End-user businesses are therefore increasingly demanding full validation on a machine before it is fully commissioned. So, machine builders that cannot provide the full validation paperwork are likely to see a negative impact on their sales revenue.
The HSE publication “Out of Control: Why control systems go wrong and how to prevent failure” provides useful support. Available as a free download from the HSE website (www.hse.gov.uk), this booklet is aimed at users of control systems, designers, manufacturers and installers. The booklet’s primary purpose is to raise awareness of the technical causes of control system failure by examining actual case studies of incidents that show that obvious defects could have been prevented.
The Validation Process
The validation process is intended to assure the conformity of the SRP/CS with the Machinery Directive. It is the demonstration that the SRP/CS meets the specified safety requirements, which can be done at different stages throughout the design and development lifecycle or at the end of it. However, we would recommend that this should be done as early as possible in the design stage and become part of the ongoing development process, as it is more cost effective for faults to be identified and rectified before rather than after a final machine has been produced.
Under EN ISO 13849-1, machine designers must meet the requirements of Section 8 of the new standard, which states that “the design of the safety related parts of the control system shall be validated”. Part two of EN ISO 13849 covers the validation elements comprehensively and Section 4.1 in EN ISO 13849-2 spells out the basic requirements very clearly:
“The validation shall demonstrate that each safety-related part meets the requirements of ISO 13849-1, in particular:
- the specified safety characteristics of the safety functions provided by that part, as set out in the design rationale, and
- the requirements of the specified category [see ISO 13849-1, clause 6].
Validation should be carried out by persons who are independent of the design of the safety-related part(s).”
As stated above, “persons who are independent of the design” means that, if possible, the tests should be performed by someone not involved in the design and development. As the validation process is re-examining all of the previous steps associated with developing safety related parts of control systems steps, it is clear why independent validation is so important, as engineers validating their own work could all too easily duplicate any mistakes they had made at the design stage.
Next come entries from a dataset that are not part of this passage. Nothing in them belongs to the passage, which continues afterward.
### config.mk
export PLATFORM = sky130hd
export DESIGN_NAME = pxr_cap_regs
export DESIGN_NICKNAME = d
export VERILOG_FILES = /design/src/pxr_pkg.sv /design/src/pxr_hdr_log.sv /design/src/pxr_serial_id.sv /design/src/pxr_cap_regs.sv
export SDC_FILE = /design/constraint.sdc
export NUM_CORES = 1
export LEC_CHECK = 0
export BUFFER_PORTS_ARGS = -buffer_cell sky130_fd_sc_hd__buf_2
export CAP_MARGIN = 25
export CORE_ASPECT_RATIO = 1.2
export CORE_MARGIN = 4
export CORE_UTILIZATION = 50
export CTS_CLUSTER_SIZE = 28
export DETAILED_ROUTE_END_ITERATION = 7
export PLACE_DENSITY = 0.82
export SYNTH_ARGS = -nofsm -noshare
export SYNTH_HDL_FRONTEND = slang
export SYNTH_SLANG_ARGS = --single-unit
### constraint.sdc
create_clock -name ref_clk_i -period 2.65 [get_ports ref_clk_i]
set_clock_uncertainty 0.2 [all_clocks]
set_input_delay 0.3975 -clock ref_clk_i [delete_from_list [all_inputs] [get_ports ref_clk_i]]
set_output_delay 0.3975 -clock ref_clk_i [all_outputs]
set_load 0.01 [all_outputs]
### src/pxr_pkg.sv
// Purpose: Constants for the extended capability register bank
// Assumes: Word-aligned byte addresses, 32-bit register data
// Notes: Shared by the bank and its helper modules
package pxr_pkg;
    localparam int ADDR_W = 12;
    localparam int DATA_W = 32;
    // Register byte offsets
    localparam logic [11:0] OFS_HDR_LOG_DW1 = 12'h11c;
    localparam logic [11:0] OFS_HDR_LOG_DW2 = 12'h120;
    localparam logic [11:0] OFS_HDR_LOG_DW3 = 12'h124;
    localparam logic [11:0] OFS_HDR_LOG_DW4 = 12'h128;
    localparam logic [11:0] OFS_SERIAL_HDR = 12'h180;
    localparam logic [11:0] OFS_SERIAL_LOW = 12'h184;
    localparam logic [11:0] OFS_SERIAL_HIGH = 12'h188;
    localparam logic [11:0] OFS_VCHAN_HDR = 12'h200;
    localparam logic [11:0] OFS_PORT_VCHAN_ONE = 12'h204;
    // Own control word: bit 0 locks the lockable fields, bits 12:8
    // show the first error pointer when read
    localparam logic [11:0] OFS_BANK_CTRL = 12'h300;
    localparam int CTRL_LOCK_BIT = 0;
    localparam int CTRL_FEP_LSB = 8;
    // Header field layout
    localparam logic [15:0] CAP_ID_SERIAL = 16'h0003;
    localparam logic [15:0] CAP_ID_VCHAN = 16'h0002;
    localparam logic [3:0] CAP_VERSION = 4'h1;
    localparam logic [11:0] NEXT_PTR_RESET = 12'h000;
    // Port VC capability one fields
    localparam logic [2:0] EXT_CHAN_COUNT = 3'h0;
    localparam logic [2:0] LOW_PRIO_CHAN_COUNT = 3'h0;
    localparam logic [1:0] ARB_TIME_BASE = 2'h0;
    localparam logic [1:0] ENTRY_SIZE_1BIT = 2'h0;
    localparam logic [1:0] ENTRY_SIZE_2BIT = 2'h1;
    localparam logic [1:0] ENTRY_SIZE_4BIT = 2'h2;
    localparam logic [1:0] ENTRY_SIZE_8BIT = 2'h3;
    localparam logic [31:0] WORD_ZERO = 32'h0000_0000;
    localparam logic [4:0] FEP_ZERO = 5'h00;
    localparam int HDR_WORDS = 4;

    // Builds an extended capability header word
    function automatic logic [31:0] cap_header(input logic [15:0] id,
                                               input logic [11:0] nxt);
        cap_header = {nxt, CAP_VERSION, id};
    endfunction : cap_header
endpackage : pxr_pkg

### src/pxr_hdr_log.sv
// Purpose: Sticky capture of the first uncorrectable error header
// Assumes: Capture pulse arrives with all four header words valid
// Notes: Only the first report is held until a sticky reset
`timescale 1ns/1ps
`default_nettype none
module pxr_hdr_log
    import pxr_pkg::*;
(
    input wire logic ref_clk_i,             // Core clock
    input wire logic sticky_rst_n_i,        // Sticky reset, active low
    input wire logic err_report_i,          // Uncorrectable error reported
    input wire logic [4:0] err_bit_i,       // Status bit of that error
    input wire logic [127:0] err_header_i,  // Header, word 1 in low bits
    output logic [127:0] log_o,             // Held header words
    output logic [4:0] fep_o                // First error pointer
);
    typedef struct packed {
        logic held;
        logic [127:0] log;
        logic [4:0] fep;
    } pxr_log_s;
    pxr_log_s st_ff;
    pxr_log_s nxt_st;

    // Later errors must not overwrite the first record
    always_comb
    begin
        nxt_st = st_ff;
        if (err_report_i && !st_ff.held)
        begin
            nxt_st.held = 1'b1;
            nxt_st.log = err_header_i;
            nxt_st.fep = err_bit_i;
        end
    end

    // Sticky state clears to zero only on sticky reset
    always_ff @(posedge ref_clk_i or negedge sticky_rst_n_i)
    begin
        if (!sticky_rst_n_i)
            st_ff <= '0;
        else
            st_ff <= nxt_st;
    end

    assign log_o = st_ff.log;
    assign fep_o = st_ff.fep;

    chk_first_kept: assert property (@(posedge ref_clk_i)
        disable iff (!sticky_rst_n_i)
        st_ff.held |=> $stable(st_ff.log) && $stable(st_ff.fep))
        else $error("Header log changed after first capture");
    chk_capture_val: assert property (@(posedge ref_clk_i)
        disable iff (!sticky_rst_n_i)
        (err_report_i && !st_ff.held) |=>
            st_ff.log == $past(err_header_i)
            && st_ff.fep == $past(err_bit_i))
        else $error("Header log or pointer not captured");
endmodule : pxr_hdr_log
`default_nettype wire

### src/pxr_serial_id.sv
// Purpose: Lockable sticky 64-bit unique identifier store
// Assumes: Lock input holds writes off once firmware sets it
// Notes: Two word halves, each written independently
`timescale 1ns/1ps
`default_nettype none
module pxr_serial_id
    import pxr_pkg::*;
(
    input wire logic ref_clk_i,         // Core clock
    input wire logic sticky_rst_n_i,    // Sticky reset, active low
    input wire logic lock_i,            // Lockable fields read only
    input wire logic wr_low_i,          // Write lower half
    input wire logic wr_high_i,         // Write upper half
    input wire logic [31:0] wdata_i,    // Write data
    output logic [63:0] id_o            // Identifier
);
    typedef struct packed {
        logic [31:0] high;
        logic [31:0] low;
    } pxr_id_s;
    pxr_id_s st_ff;
    pxr_id_s nxt_st;

    // Writes land only while unlocked
    always_comb
    begin
        nxt_st = st_ff;
        if (wr_low_i && !lock_i)
            nxt_st.low = wdata_i;
        if (wr_high_i && !lock_i)
            nxt_st.high = wdata_i;
    end

    always_ff @(posedge ref_clk_i or negedge sticky_rst_n_i)
    begin
        if (!sticky_rst_n_i)
            st_ff <= '0;
        else
            st_ff <= nxt_st;
    end

    assign id_o = {st_ff.high, st_ff.low};

    chk_lock_holds: assert property (@(posedge ref_clk_i)
        disable iff (!sticky_rst_n_i)
        lock_i |=> $stable(st_ff))
        else $error("Identifier changed while locked");
    chk_high_write: assert property (@(posedge ref_clk_i)
        disable iff (!sticky_rst_n_i)
        (wr_high_i && !lock_i) |=> st_ff.high == $past(wdata_i))
        else $error("Upper identifier write lost");
endmodule : pxr_serial_id
`default_nettype wire

### src/pxr_cap_regs.sv
// Purpose: Extended capability register bank for one switch port
// Assumes: Plain register port, read data valid one cycle after strobe
// Notes: Sticky state uses its own reset so hot reset keeps it
`timescale 1ns/1ps
`default_nettype none
module pxr_cap_regs
    import pxr_pkg::*;
#(
    parameter bit UPSTREAM = 1'b1   // Port is the upstream port
)
(
    input wire logic ref_clk_i,             // Core clock, 25 MHz
    input wire logic rst_n_i,               // Async reset, active low
    input wire logic sticky_rst_n_i,        // Sticky reset, active low
    input wire logic [11:0] addr_i,         // Register byte address
    input wire logic [31:0] wdata_i,        // Write data
    input wire logic wr_i,                  // Write strobe
    input wire logic rd_i,                  // Read strobe
    output logic [31:0] rdata_o,            // Read data, cycle after rd_i
    input wire logic err_report_i,          // Uncorrectable error event
    input wire logic [4:0] err_bit_i,       // Status bit of the error
    input wire logic [127:0] err_header_i,  // Offending packet header
    output logic [4:0] first_err_ptr_o      // First error pointer
);
    typedef struct packed {
        logic [31:0] rdata;
        logic lock;
        logic [11:0] sn_next;
        logic [11:0] vc_next;
    } pxr_bank_s;

    pxr_bank_s st_ff;
    pxr_bank_s nxt_st;
    logic [127:0] log_w;
    logic [4:0] fep_w;
    logic [63:0] id_w;
    logic wr_low_w;
    logic wr_high_w;
    logic [1:0] entry_size_w;
    logic [31:0] vc_one_w;

    // Only two of the four defined encodings apply to a port
    assign entry_size_w = UPSTREAM ? ENTRY_SIZE_4BIT
                                   : ENTRY_SIZE_1BIT;
    // Capability word one; reserved bits tied low
    assign vc_one_w = {20'h00000, entry_size_w, ARB_TIME_BASE,
                       1'b0, LOW_PRIO_CHAN_COUNT,
                       1'b0, EXT_CHAN_COUNT};

    assign wr_low_w = wr_i && (addr_i == OFS_SERIAL_LOW);
    assign wr_high_w = wr_i && (addr_i == OFS_SERIAL_HIGH);

    pxr_hdr_log u_hdr_log (
        .ref_clk_i(ref_clk_i),
        .sticky_rst_n_i(sticky_rst_n_i),
        .err_report_i(err_report_i),
        .err_bit_i(err_bit_i),
        .err_header_i(err_header_i),
        .log_o(log_w),
        .fep_o(fep_w)
    );

    pxr_serial_id u_serial_id (
        .ref_clk_i(ref_clk_i),
        .sticky_rst_n_i(sticky_rst_n_i),
        .lock_i(st_ff.lock),
        .wr_low_i(wr_low_w),
        .wr_high_i(wr_high_w),
        .wdata_i(wdata_i),
        .id_o(id_w)
    );

    // Read decode; unmapped addresses read zero
    function automatic logic [31:0] read_word(input logic [11:0] a,
                                              input pxr_bank_s s);
        logic [31:0] r;
        r = WORD_ZERO;
        unique case (a)
            OFS_HDR_LOG_DW1: r = log_w[31:0];
            OFS_HDR_LOG_DW2: r = log_w[63:32];
            OFS_HDR_LOG_DW3: r = log_w[95:64];
            OFS_HDR_LOG_DW4: r = log_w[127:96];
            OFS_SERIAL_HDR: r = cap_header(CAP_ID_SERIAL,
                                           s.sn_next);
            OFS_SERIAL_LOW: r = id_w[31:0];
            OFS_SERIAL_HIGH: r = id_w[63:32];
            OFS_VCHAN_HDR: r = cap_header(CAP_ID_VCHAN,
                                          s.vc_next);
            OFS_PORT_VCHAN_ONE: r = vc_one_w;
            OFS_BANK_CTRL: r = {19'h00000, fep_w, 7'h00, s.lock};
            default: r = WORD_ZERO;
        endcase
        read_word = r;
    endfunction : read_word

    // Write handling; constant and read-only words drop writes
    always_comb
    begin
        nxt_st = st_ff;
        nxt_st.rdata = rd_i ? read_word(addr_i, st_ff) : WORD_ZERO;
        if (wr_i)
        begin
            unique case (addr_i)
                OFS_BANK_CTRL: nxt_st.lock = wdata_i[CTRL_LOCK_BIT];
                OFS_SERIAL_HDR:
                    if (!st_ff.lock)
                        nxt_st.sn_next = wdata_i[31:20];
                OFS_VCHAN_HDR:
                    if (!st_ff.lock)
                        nxt_st.vc_next = wdata_i[31:20];
                default: nxt_st.lock = st_ff.lock;
            endcase
        end
    end

    // Bus side state resets on the normal reset
    always_ff @(posedge ref_clk_i or negedge rst_n_i)
    begin
        if (!rst_n_i)
        begin
            st_ff.rdata <= WORD_ZERO;
            st_ff.lock <= 1'b0;
            st_ff.sn_next <= NEXT_PTR_RESET;
            st_ff.vc_next <= NEXT_PTR_RESET;
        end
        else
            st_ff <= nxt_st;
    end

    // Pointer is re-registered so the output leaves a flip-flop directly
    logic [4:0] fep_ff;
    always_ff @(posedge ref_clk_i or negedge sticky_rst_n_i)
    begin
        if (!sticky_rst_n_i)
            fep_ff <= FEP_ZERO;
        else
            fep_ff <= fep_w;
    end

    assign rdata_o = st_ff.rdata;
    assign first_err_ptr_o = fep_ff;

    chk_serial_hdr: assert property (@(posedge ref_clk_i)
        disable iff (!rst_n_i)
        (rd_i && addr_i == OFS_SERIAL_HDR) |=>
            rdata_o[19:0] == 20'h10003)
        else $error("Serial header identifier or version wrong");
    chk_vchan_hdr: assert property (@(posedge ref_clk_i)
        disable iff (!rst_n_i)
        (rd_i && addr_i == OFS_VCHAN_HDR) |=>
            rdata_o[19:0] == 20'h10002)
        else $error("Channel header identifier or version wrong");
    chk_vc_one: assert property (@(posedge ref_clk_i)
        disable iff (!rst_n_i)
        (rd_i && addr_i == OFS_PORT_VCHAN_ONE) |=>
            rdata_o == (UPSTREAM ? 32'h0000_0800 : 32'h0000_0000))
        else $error("Port channel capability word wrong");
    chk_unmapped_zero: assert property (@(posedge ref_clk_i)
        disable iff (!rst_n_i)
        (rd_i && addr_i == 12'h004) |=> rdata_o == 32'h0000_0000)
        else $error("Unmapped read not zero");
    chk_vc_next_rst: assert property (@(posedge ref_clk_i)
        disable iff (!rst_n_i)
        $rose(rst_n_i) |-> st_ff.vc_next == 12'h000)
        else $error("Next pointer not zero after reset");
    chk_log_read: assert property (@(posedge ref_clk_i)
        disable iff (!rst_n_i)
        (rd_i && addr_i == OFS_HDR_LOG_DW3) |=>
            rdata_o == $past(log_w[95:64]))
        else $error("Header log word three read wrong");
endmodule : pxr_cap_regs
`default_nettype wire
However, it is important to remember that the level of independence must reflect the risk, i.e. the required Performance Level (PLr), which we covered in the first article of this four-part series, and which defines the level of risk reduction that is required from a particular safety function on a machine
Validation can be performed by analysis or a combination of analysis and testing, the first stage of which is creating a verification plan. This includes elements such as the identification of the product’s safety functions, test principles and internal company requirements that will be applied, analysis and tests that will be performed, fault lists (the principles for the consideration of faults are listed in the annexes of EN ISO 13849-2), the personnel that are responsible for this process, the specific tools used, and the definition of criteria for the passing or failure of tests.
The plan ensures that all the necessary validation stages are covered, which includes validation of all of the processes we have covered in previous articles – the safety function, the performance level of the SRP/CS, the category, Mean Time to Failure values, diagnostic coverage values, measures against common cause and systematic failures, and the safety-related software.
Throughout the validation process, every activity must be fully documented, together with their results, so that the machine manufacturer can produce evidence that validation has been properly carried out.
Since many safety functions use the same hardware within a machine, the validation process is not as onerous as it may at first seem. Once all safety functions have been considered and the analysis and tests show that the safety functions have been implemented correctly, your validation according to EN ISO 13849 Parts One and Two is complete.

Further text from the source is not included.